B. Wang,1 C. Wu,1 L. Roskos2; 1AstraZenica/MedImmune, Mountain View, CA, 2AstraZenica/MedImmune, Gaithersburg, MD
BACKGROUND: The development of a new drug is a lengthy and costly process with low probability of success. Continuum of “learn/confirm/predict” by translational and clinical modeling and simulations (M&S) was implemented at every decision point for mavrilimumab, a human monoclonal antibody targeting GM-CSFRα. Mavrilimumab is currently being developed for the treatment of rheumatoid arthritis.
METHODS: At discovery stage, a translational model integrating biology, receptor internalization kinetics and endogenous IgG kinetics was utilized to set an antibody affinity goal. The binding affinity of the lead molecule and nonhuman primate data were incorporated in the model to predict the pharmacokinetics (PK) and receptor occupancy (RO) in humans for first-time-in-human (FIH) starting dose recommendation. Mechanistic PK modeling facilitated the transition from single weight-based intravenous dosing for FIH to multiple fixed subcutaneous (SC) dosing of mavrilimumab for a Proof-of-Principle (PoP) study. Efficacy modeling and stochastic simulations identified 150 mg as the top dose for a Proof-of-Concept (PoC) study.
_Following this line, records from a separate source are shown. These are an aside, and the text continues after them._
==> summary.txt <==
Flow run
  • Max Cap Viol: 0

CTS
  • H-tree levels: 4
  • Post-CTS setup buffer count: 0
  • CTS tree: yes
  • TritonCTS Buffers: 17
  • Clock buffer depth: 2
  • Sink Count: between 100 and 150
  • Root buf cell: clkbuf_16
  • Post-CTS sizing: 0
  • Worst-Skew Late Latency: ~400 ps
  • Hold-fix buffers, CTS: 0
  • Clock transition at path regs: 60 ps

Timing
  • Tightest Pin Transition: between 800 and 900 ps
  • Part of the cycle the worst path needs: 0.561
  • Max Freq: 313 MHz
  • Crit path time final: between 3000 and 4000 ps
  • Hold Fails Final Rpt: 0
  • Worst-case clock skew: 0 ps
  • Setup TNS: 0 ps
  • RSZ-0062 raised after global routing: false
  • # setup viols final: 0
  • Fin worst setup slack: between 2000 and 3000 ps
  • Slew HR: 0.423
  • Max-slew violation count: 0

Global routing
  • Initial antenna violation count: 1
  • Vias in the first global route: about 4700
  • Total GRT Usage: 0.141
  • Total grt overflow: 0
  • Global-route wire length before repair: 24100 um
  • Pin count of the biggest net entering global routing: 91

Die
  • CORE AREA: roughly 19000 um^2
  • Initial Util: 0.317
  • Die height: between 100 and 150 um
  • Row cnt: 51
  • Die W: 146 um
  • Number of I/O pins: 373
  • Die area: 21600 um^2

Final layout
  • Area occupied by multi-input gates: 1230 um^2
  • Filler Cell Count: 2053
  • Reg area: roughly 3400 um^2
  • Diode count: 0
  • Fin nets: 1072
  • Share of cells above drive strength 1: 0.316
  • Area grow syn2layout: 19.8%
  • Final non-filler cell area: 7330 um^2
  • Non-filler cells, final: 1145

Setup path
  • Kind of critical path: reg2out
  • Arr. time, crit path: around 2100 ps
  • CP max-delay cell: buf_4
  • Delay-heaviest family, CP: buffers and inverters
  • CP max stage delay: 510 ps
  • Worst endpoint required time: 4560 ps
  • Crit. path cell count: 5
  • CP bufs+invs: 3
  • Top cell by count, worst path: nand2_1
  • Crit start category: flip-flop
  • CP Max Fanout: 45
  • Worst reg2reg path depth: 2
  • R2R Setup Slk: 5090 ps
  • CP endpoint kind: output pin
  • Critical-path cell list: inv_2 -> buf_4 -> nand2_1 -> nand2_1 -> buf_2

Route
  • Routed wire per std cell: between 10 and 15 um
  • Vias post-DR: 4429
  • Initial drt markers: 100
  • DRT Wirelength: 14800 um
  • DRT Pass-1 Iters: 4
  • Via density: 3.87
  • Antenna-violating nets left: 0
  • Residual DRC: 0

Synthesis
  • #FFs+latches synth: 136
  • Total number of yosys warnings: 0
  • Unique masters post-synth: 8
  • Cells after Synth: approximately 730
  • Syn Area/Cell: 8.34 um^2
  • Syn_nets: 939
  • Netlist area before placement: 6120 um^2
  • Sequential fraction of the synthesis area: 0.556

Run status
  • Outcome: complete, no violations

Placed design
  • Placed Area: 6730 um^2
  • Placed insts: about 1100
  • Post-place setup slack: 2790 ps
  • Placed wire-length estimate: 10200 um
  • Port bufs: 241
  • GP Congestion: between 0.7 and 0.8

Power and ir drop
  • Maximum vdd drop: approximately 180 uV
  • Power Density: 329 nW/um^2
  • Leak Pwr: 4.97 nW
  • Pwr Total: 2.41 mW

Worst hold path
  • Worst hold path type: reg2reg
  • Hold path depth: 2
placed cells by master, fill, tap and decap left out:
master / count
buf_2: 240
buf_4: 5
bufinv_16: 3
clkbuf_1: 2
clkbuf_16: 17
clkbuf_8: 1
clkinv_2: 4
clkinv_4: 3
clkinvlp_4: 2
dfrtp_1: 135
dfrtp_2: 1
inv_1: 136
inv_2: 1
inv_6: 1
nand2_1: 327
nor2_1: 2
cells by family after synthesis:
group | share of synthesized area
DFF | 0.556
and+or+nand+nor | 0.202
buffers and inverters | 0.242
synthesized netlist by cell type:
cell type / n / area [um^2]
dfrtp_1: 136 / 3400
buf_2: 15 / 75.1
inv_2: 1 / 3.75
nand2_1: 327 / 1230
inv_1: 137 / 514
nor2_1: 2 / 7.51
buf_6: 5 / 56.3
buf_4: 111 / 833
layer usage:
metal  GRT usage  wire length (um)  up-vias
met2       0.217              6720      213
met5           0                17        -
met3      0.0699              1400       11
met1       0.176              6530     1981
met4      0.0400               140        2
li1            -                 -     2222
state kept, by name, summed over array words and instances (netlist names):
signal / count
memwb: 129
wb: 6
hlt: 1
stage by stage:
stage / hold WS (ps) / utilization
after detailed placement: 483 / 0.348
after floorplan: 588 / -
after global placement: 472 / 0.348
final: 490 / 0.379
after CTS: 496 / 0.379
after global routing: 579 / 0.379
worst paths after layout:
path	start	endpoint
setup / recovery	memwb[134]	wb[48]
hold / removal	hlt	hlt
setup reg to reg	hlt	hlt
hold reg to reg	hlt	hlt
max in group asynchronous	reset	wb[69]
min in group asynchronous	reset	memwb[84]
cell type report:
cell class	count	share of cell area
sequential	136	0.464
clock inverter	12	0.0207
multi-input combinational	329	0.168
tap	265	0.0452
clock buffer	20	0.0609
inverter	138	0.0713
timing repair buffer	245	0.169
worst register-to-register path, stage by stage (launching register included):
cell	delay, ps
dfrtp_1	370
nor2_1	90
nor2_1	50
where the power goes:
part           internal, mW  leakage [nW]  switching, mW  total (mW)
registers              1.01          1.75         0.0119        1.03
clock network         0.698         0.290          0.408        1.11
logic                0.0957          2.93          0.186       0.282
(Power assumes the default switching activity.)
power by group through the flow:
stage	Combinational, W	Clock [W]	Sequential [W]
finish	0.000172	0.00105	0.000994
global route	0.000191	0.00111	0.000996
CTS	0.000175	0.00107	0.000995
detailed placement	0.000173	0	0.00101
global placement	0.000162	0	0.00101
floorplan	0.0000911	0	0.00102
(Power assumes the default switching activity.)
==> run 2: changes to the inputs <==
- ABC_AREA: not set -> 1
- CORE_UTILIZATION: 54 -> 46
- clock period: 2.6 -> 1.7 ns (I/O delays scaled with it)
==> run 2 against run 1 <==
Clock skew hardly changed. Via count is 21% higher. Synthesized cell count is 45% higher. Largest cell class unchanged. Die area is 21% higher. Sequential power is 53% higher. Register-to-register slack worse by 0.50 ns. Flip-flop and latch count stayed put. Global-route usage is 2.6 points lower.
===== config.mk =====
export PLATFORM = sky130hd
export DESIGN_NAME = decode_stage
export DESIGN_NICKNAME = d
export VERILOG_FILES = /design/src/verilog/tinker_pkg.sv /design/src/verilog/decode_stage.sv
export SDC_FILE = /design/constraint.sdc
export NUM_CORES = 1
export LEC_CHECK = 0
export BUFFER_PORTS_ARGS = -buffer_cell sky130_fd_sc_hd__buf_4
export CORE_AREA = 5 5 179 181
export CTS_BUF_LIST = sky130_fd_sc_hd__clkbuf_8
export CTS_CLUSTER_DIAMETER = 120
export CTS_CLUSTER_SIZE = 25
export DETAILED_ROUTE_END_ITERATION = 7
export DIE_AREA = 0 0 184 186
export GPL_TIMING_DRIVEN = 0
export PLACE_DENSITY_LB_ADDON = 0.15
export SLEW_MARGIN = 20
export SYNTH_ARGS = -nofsm -noshare
export SYNTH_HDL_FRONTEND = slang
export SYNTH_SLANG_ARGS = --single-unit

===== constraint.sdc =====
create_clock -name clk -period 7.65 [get_ports clk]
set_clock_uncertainty 0.15 [all_clocks]
set_input_delay 0.3825 -clock clk [delete_from_list [all_inputs] [get_ports clk]]
set_output_delay 0.3825 -clock clk [all_outputs]
set_load 0.1 [all_outputs]
### src/logic/usb_rx_defines.svh
`ifndef USB_RX_DEFINES_SVH
`define USB_RX_DEFINES_SVH

// Clocks per full-speed bus bit
`define USB_RX_BIT_CLKS 8

// Phase count where a bit is sampled, near mid-bit
`define USB_RX_SAMPLE_PT 3

// Width of a received data byte
`define USB_RX_BYTE_W 8

// Ones in a row before the sender stuffs a zero
`define USB_RX_STUFF_RUN 6

// SYNC field after NRZI decoding, LSB first on the wire
`define USB_RX_SYNC 8'h80

`endif
### src/logic/usb_rx_pkg.sv
package usb_rx_pkg;

	// Decoded differential pair
	// J is idle for full speed, SE0 marks end of packet
	typedef enum logic [1:0] {
		LS_J,
		LS_K,
		LS_SE0,
		LS_SE1
	} line_state_t;

	// Receiver packet state
	typedef enum logic [1:0] {
		ST_IDLE,
		ST_SYNC,
		ST_DATA,
		ST_ERROR
	} rx_state_t;

endpackage

### src/logic/usb_rx_top.sv
`timescale 1ns/100ps
`include "usb_rx_defines.svh"

module usb_rx_top
(
	input  logic                      tb_clk,
	input  logic                      rst,
	input  logic                      d_plus,
	input  logic                      d_minus,
	output logic                      receiving,
	output logic [`USB_RX_BYTE_W-1:0] rx_data,
	output logic                      rx_valid,
	output logic                      rx_eop,
	output logic                      rx_error
);
	import usb_rx_pkg::*;

	// Pin front end to timer and control
	logic        d_edge;
	line_state_t line;
	// Timer strobes
	logic        bit_sample;
	logic        shift_enable;
	logic        byte_received;
	// Unpacker results
	logic        stuff_pending;
	logic [`USB_RX_BYTE_W-1:0] rx_byte;

	usb_rx_edge_detect u_edge (.tb_clk(tb_clk), .rst(rst), .d_plus(d_plus),
		.d_minus(d_minus), .d_edge(d_edge), .line(line));

	usb_rx_timer u_timer (.tb_clk(tb_clk), .rst(rst), .d_edge(d_edge),
		.receiving(receiving), .stuff_pending(stuff_pending), .bit_sample(bit_sample),
		.shift_enable(shift_enable), .byte_received(byte_received));

	usb_rx_unpack u_unpack (.tb_clk(tb_clk), .rst(rst), .receiving(receiving),
		.line(line), .bit_sample(bit_sample), .shift_enable(shift_enable),
		.stuff_pending(stuff_pending), .rx_byte(rx_byte));

	usb_rx_ctrl u_ctrl (.tb_clk(tb_clk), .rst(rst), .d_edge(d_edge), .line(line),
		.byte_received(byte_received), .rx_byte(rx_byte), .receiving(receiving),
		.rx_data(rx_data), .rx_valid(rx_valid), .rx_eop(rx_eop), .rx_error(rx_error));

endmodule

### src/logic/usb_rx_ctrl.sv
`timescale 1ns/100ps
`include "usb_rx_defines.svh"

module usb_rx_ctrl
(
	input  logic                      tb_clk,
	input  logic                      rst,
	input  logic                      d_edge,
	input  usb_rx_pkg::line_state_t   line,
	input  logic                      byte_received,
	input  logic [`USB_RX_BYTE_W-1:0] rx_byte,
	output logic                      receiving,
	output logic [`USB_RX_BYTE_W-1:0] rx_data,
	output logic                      rx_valid,
	output logic                      rx_eop,
	output logic                      rx_error
);
	import usb_rx_pkg::*;

	rx_state_t state;
	rx_state_t next_state;

	// Pulse requests, registered below
	logic valid_set;
	logic eop_set;
	logic error_set;

	// Timer and unpacker run only while a packet is open
	assign receiving = (state == ST_SYNC) || (state == ST_DATA);

	always_comb
	begin
		next_state = state;
		valid_set  = 1'b0;
		eop_set    = 1'b0;
		error_set  = 1'b0;
		case (state)
			ST_IDLE:
			begin
				// J to K transition opens SYNC
				if (d_edge && (line == LS_K))
					next_state = ST_SYNC;
			end
			ST_SYNC:
			begin
				// First full byte must be the SYNC pattern
				if (byte_received)
				begin
					if (rx_byte == `USB_RX_SYNC)
						next_state = ST_DATA;
					else
					begin
						error_set  = 1'b1;
						next_state = ST_ERROR;
					end
				end
			end
			ST_DATA:
			begin
				// SE0 wins, a partial byte is dropped
				if (line == LS_SE0)
				begin
					eop_set    = 1'b1;
					next_state = ST_IDLE;
				end
				else if (byte_received)
					valid_set = 1'b1;
			end
			default:
			begin
				// Wait out the bad packet until the bus is J
				if (line == LS_J)
					next_state = ST_IDLE;
			end
		endcase
	end

	always_ff @(posedge tb_clk)
	begin
		if (rst)
		begin
			state    <= ST_IDLE;
			rx_valid <= 1'b0;
			rx_eop   <= 1'b0;
			rx_error <= 1'b0;
		end
		else
		begin
			state    <= next_state;
			rx_valid <= valid_set;
			rx_eop   <= eop_set;
			rx_error <= error_set;
		end
	end

	// Byte held until the next delivery
	always_ff @(posedge tb_clk)
	begin
		if (valid_set)
			rx_data <= rx_byte;
	end

endmodule

### src/logic/usb_rx_unpack.sv
`timescale 1ns/100ps
`include "usb_rx_defines.svh"

module usb_rx_unpack
(
	input  logic                      tb_clk,
	input  logic                      rst,
	input  logic                      receiving,
	input  usb_rx_pkg::line_state_t   line,
	input  logic                      bit_sample,
	input  logic                      shift_enable,
	output logic                      stuff_pending,
	output logic [`USB_RX_BYTE_W-1:0] rx_byte
);
	import usb_rx_pkg::*;

	// Run counter must hold the full stuffing length
	localparam int RUN_W = $clog2(`USB_RX_STUFF_RUN + 1);
	localparam logic [RUN_W-1:0] RUN_LIMIT = RUN_W'(`USB_RX_STUFF_RUN);

	// Level seen at the previous sample
	line_state_t      prev_level;
	logic [RUN_W-1:0] ones_cnt;
	logic             data_bit;

	// NRZI: no change is a one, a change is a zero
	assign data_bit = (line == prev_level);

	// Next sampled bit is a stuffed zero
	assign stuff_pending = (ones_cnt == RUN_LIMIT);

	always_ff @(posedge tb_clk)
	begin
		if (rst)
		begin
			prev_level <= LS_J;
			ones_cnt   <= '0;
		end
		else if (!receiving)
		begin
			// Packet always starts from idle J
			prev_level <= LS_J;
			ones_cnt   <= '0;
		end
		else if (bit_sample)
		begin
			prev_level <= line;
			// Stuffed slot or a zero ends the run
			if (stuff_pending || !data_bit)
				ones_cnt <= '0;
			else
				ones_cnt <= ones_cnt + 1'b1;
		end
	end

	// Shift in at the top so the first bit lands in bit 0
	always_ff @(posedge tb_clk)
	begin
		if (shift_enable)
			rx_byte <= {data_bit, rx_byte[`USB_RX_BYTE_W-1:1]};
	end

endmodule

### src/logic/usb_rx_timer.sv
`timescale 1ns/100ps
`include "usb_rx_defines.svh"

module usb_rx_timer
(
	input  logic tb_clk,
	input  logic rst,
	input  logic d_edge,
	input  logic receiving,
	input  logic stuff_pending,
	output logic bit_sample,
	output logic shift_enable,
	output logic byte_received
);

	// Phase counter covers one bus bit
	localparam int PHASE_W = $clog2(`USB_RX_BIT_CLKS);
	// Data bit counter covers one byte
	localparam int BITS_W  = $clog2(`USB_RX_BYTE_W);

	localparam logic [PHASE_W-1:0] PHASE_LAST   = PHASE_W'(`USB_RX_BIT_CLKS - 1);
	localparam logic [PHASE_W-1:0] PHASE_SAMPLE = PHASE_W'(`USB_RX_SAMPLE_PT);
	localparam logic [BITS_W-1:0]  BIT_LAST     = BITS_W'(`USB_RX_BYTE_W - 1);

	logic [PHASE_W-1:0] phase;
	logic [BITS_W-1:0]  bit_cnt;

	// Restart on every transition so the sample point tracks the sender
	always_ff @(posedge tb_clk)
	begin
		if (rst)
			phase <= '0;
		else if (!receiving || d_edge)
			phase <= '0;
		else if (phase == PHASE_LAST)
			phase <= '0;
		else
			phase <= phase + 1'b1;
	end

	// One sample per bit, mid-bit
	assign bit_sample   = receiving && (phase == PHASE_SAMPLE);
	// Stuffed bit is sampled but not shifted
	assign shift_enable = bit_sample && !stuff_pending;

	// Counts only shifted bits, stuffed ones do not advance it
	always_ff @(posedge tb_clk)
	begin
		if (rst)
		begin
			bit_cnt       <= '0;
			byte_received <= 1'b0;
		end
		else if (!receiving)
		begin
			bit_cnt       <= '0;
			byte_received <= 1'b0;
		end
		else
		begin
			if (shift_enable)
				bit_cnt <= bit_cnt + 1'b1;
			// One clock after the eighth shift
			byte_received <= shift_enable && (bit_cnt == BIT_LAST);
		end
	end

endmodule

### src/logic/usb_rx_edge_detect.sv
`timescale 1ns/100ps

module usb_rx_edge_detect
(
	input  logic                    tb_clk,
	input  logic                    rst,
	input  logic                    d_plus,
	input  logic                    d_minus,
	output logic                    d_edge,
	output usb_rx_pkg::line_state_t line
);
	import usb_rx_pkg::*;

	// Two flop synchronizer stages per pin
	logic dp_meta;
	logic dp_sync;
	logic dm_meta;
	logic dm_sync;
	// History of synchronized D+ for transition detect
	logic dp_prev;

	always_ff @(posedge tb_clk)
	begin
		if (rst)
		begin
			// Bus idles in J, D+ high and D- low
			dp_meta <= 1'b1;
			dp_sync <= 1'b1;
			dm_meta <= 1'b0;
			dm_sync <= 1'b0;
			dp_prev <= 1'b1;
			d_edge  <= 1'b0;
			line    <= LS_J;
		end
		else
		begin
			dp_meta <= d_plus;
			dp_sync <= dp_meta;
			dm_meta <= d_minus;
			dm_sync <= dm_meta;
			dp_prev <= dp_sync;
			// Any change of D+ counts as a transition
			d_edge  <= dp_sync ^ dp_prev;
			// Classify pair, registered alongside d_edge
			case ({dp_sync, dm_sync})
				2'b10:   line <= LS_J;
				2'b01:   line <= LS_K;
				2'b00:   line <= LS_SE0;
				default: line <= LS_SE1;
			endcase
		end
	end

endmodule

### config.mk
export PLATFORM = sky130hd
export DESIGN_NAME = usb_rx_top
export DESIGN_NICKNAME = d
export VERILOG_FILES = /design/src/logic/usb_rx_pkg.sv /design/src/logic/usb_rx_top.sv /design/src/logic/usb_rx_ctrl.sv /design/src/logic/usb_rx_unpack.sv /design/src/logic/usb_rx_timer.sv /design/src/logic/usb_rx_edge_detect.sv
export VERILOG_INCLUDE_DIRS = /design/src /design/src/logic
export SDC_FILE = /design/constraint.sdc
export NUM_CORES = 1
export LEC_CHECK = 0
export ABC_AREA = 1
export BUFFER_PORTS_ARGS = -buffer_cell sky130_fd_sc_hd__buf_2
export CAP_MARGIN = 20
export CELL_PAD_IN_SITES_DETAIL_PLACEMENT = 1
export CELL_PAD_IN_SITES_GLOBAL_PLACEMENT = 2
export CORE_ASPECT_RATIO = 1.75
export CORE_UTILIZATION = 35
export CTS_CLUSTER_DIAMETER = 30
export DETAILED_ROUTE_END_ITERATION = 6
export PLACE_DENSITY_LB_ADDON = 0.1
export RECOVER_POWER = 25
export SYNTH_ARGS = -nofsm -noshare
export SYNTH_HDL_FRONTEND = slang
export SYNTH_HIERARCHICAL = 1
export SYNTH_SLANG_ARGS = --single-unit
### constraint.sdc
create_clock -name tb_clk -period 1.7 [get_ports tb_clk]
set_input_delay 0.17 -clock tb_clk [delete_from_list [all_inputs] [get_ports tb_clk]]
set_output_delay 0.17 -clock tb_clk [all_outputs]
set_load 0.01 [all_outputs]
RESULTS: The lead molecule, mavrilimumab, met the affinity goal and the PK in RA patients was well predicted. PK and efficacy outcome from the PoP study confirmed appropriate selection of SC doses and every-two-week dosing interval. Although 150 mg was not evaluated in the PoP study, improved efficacy was observed at this dose level in PoC as predicted by a priori clinical simulations. Informative dropouts were further included in the PoC efficacy model for selection of optimal Phase III dose.
CONCLUSION: By rational recommendations of an antibody affinity goal, safety margin and clinical dosing regimens, M&S greatly facilitated the discovery and development of mavrilimumab.